“There was a voice, a voice that no one had yet been familiar with seven weeks before, for
it was not the voice of the Chamberlain. This voice was not that of Christoph Detlev. It was
the voice of his death. For many a day, Christoph Detlev’s death had been living at Ulsgaard,
talking to everyone and making demands…”
The Notebooks of Malte Laurids Brigge by Rainer Maria Rilke translated by Michael Hulse
I didn’t hear what I would call the voice of his death before my father died, or the voice of her death before my mother died. Neither did I hear it in the months after their deaths. I did begin to hear silence differently, but it wasn’t a difference that I associated with death; it seemed instead that I was hearing more of every silence that was life.

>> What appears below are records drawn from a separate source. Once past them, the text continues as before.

==> config.mk <==
export PLATFORM = sky130hd
export DESIGN_NAME = usf_top
export DESIGN_NICKNAME = d
export VERILOG_FILES = /design/src/rtl/usf_pkg.sv /design/src/rtl/usf_stream_if.sv /design/src/rtl/usf_fifo.sv /design/src/rtl/usf_tx_hold.sv /design/src/rtl/usf_top.sv
export SDC_FILE = /design/constraint.sdc
export NUM_CORES = 1
export LEC_CHECK = 0
export ABC_AREA = 1
export BUFFER_PORTS_ARGS = -buffer_cell sky130_fd_sc_hd__buf_4
export CORE_ASPECT_RATIO = 0.75
export CORE_MARGIN = 5
export CORE_UTILIZATION = 51
export DETAILED_ROUTE_END_ITERATION = 8
export GPL_TIMING_DRIVEN = 0
export PLACE_DENSITY = 0.87
export SYNTH_ARGS = -nofsm -noshare
export SYNTH_HDL_FRONTEND = slang
export SYNTH_SLANG_ARGS = --single-unit
export TNS_END_PERCENT = 100
==> constraint.sdc <==
create_clock -name CLK_SYS -period 1.8 [get_ports CLK_SYS]
set_input_delay 0.18 -clock CLK_SYS [delete_from_list [all_inputs] [get_ports CLK_SYS]]
set_output_delay 0.18 -clock CLK_SYS [all_outputs]
set_load 0.005 [all_outputs]
### src/fwsr_pkg.sv
/*
 Constants for the host-side flash status poller: status bit positions,
 read cycle timing and result codes.
 Assumes a 16-bit parallel flash with open-drain ready/busy output.
*/
package fwsr_pkg;
	localparam int unsigned CLK_PERIOD_NS = 10;
	localparam int unsigned DATA_W        = 16;
	// Status bit positions on the data lines
	localparam int unsigned POLL_BIT      = 7;
	localparam int unsigned TOGGLE1_BIT   = 6;
	localparam int unsigned LIMIT_BIT     = 5;
	localparam int unsigned ERTIMER_BIT   = 3;
	localparam int unsigned TOGGLE2_BIT   = 2;
	// Read strobe low time and recovery, in ns
	localparam int unsigned READ_LOW_NS   = 80;
	localparam int unsigned READ_GAP_NS   = 30;
	localparam int unsigned READ_LOW_CYC  = (READ_LOW_NS + CLK_PERIOD_NS - 1) / CLK_PERIOD_NS;
	localparam int unsigned READ_GAP_CYC  = (READ_GAP_NS + CLK_PERIOD_NS - 1) / CLK_PERIOD_NS;
	localparam logic [7:0]  READ_LOW_C    = 8'(READ_LOW_CYC);
	localparam logic [7:0]  READ_GAP_C    = 8'(READ_GAP_CYC);
	// Reset command data word
	localparam logic [15:0] RESET_CMD     = 16'h00f0;
	// Result codes
	localparam logic [1:0]  RES_DONE      = 2'h0;
	localparam logic [1:0]  RES_FAIL      = 2'h1;
	localparam logic [1:0]  RES_ABORT     = 2'h2;
	// Polling methods
	localparam logic        MODE_TOGGLE   = 1'b0;
	localparam logic        MODE_POLL     = 1'b1;
endpackage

My parents, now that they were gone from the world, were not in this silence, but my awareness that they were now outside of life, as I understood life, made me listen at the edges of what they no longer could occupy; I found those edges in all the silences that life offered me. I felt what became a very large silence, large spacially and large sequentially, whenever I was alone. And that ‘largeness’ in silence began to influence the way I listened, whenever I sat down to write. But this occurred after my parents’ deaths, after I’d lived through the first round of emotions that I’ll call remorse and anger, which surfaced and receded into what I thought of as sadness. But calling it sadness was like trying to give it a taste or a smell. Once I realized it was silence that I was hearing, I could breathe again: and in breathing, I could feel as though I was inhabiting silence and letting silence inhabit me.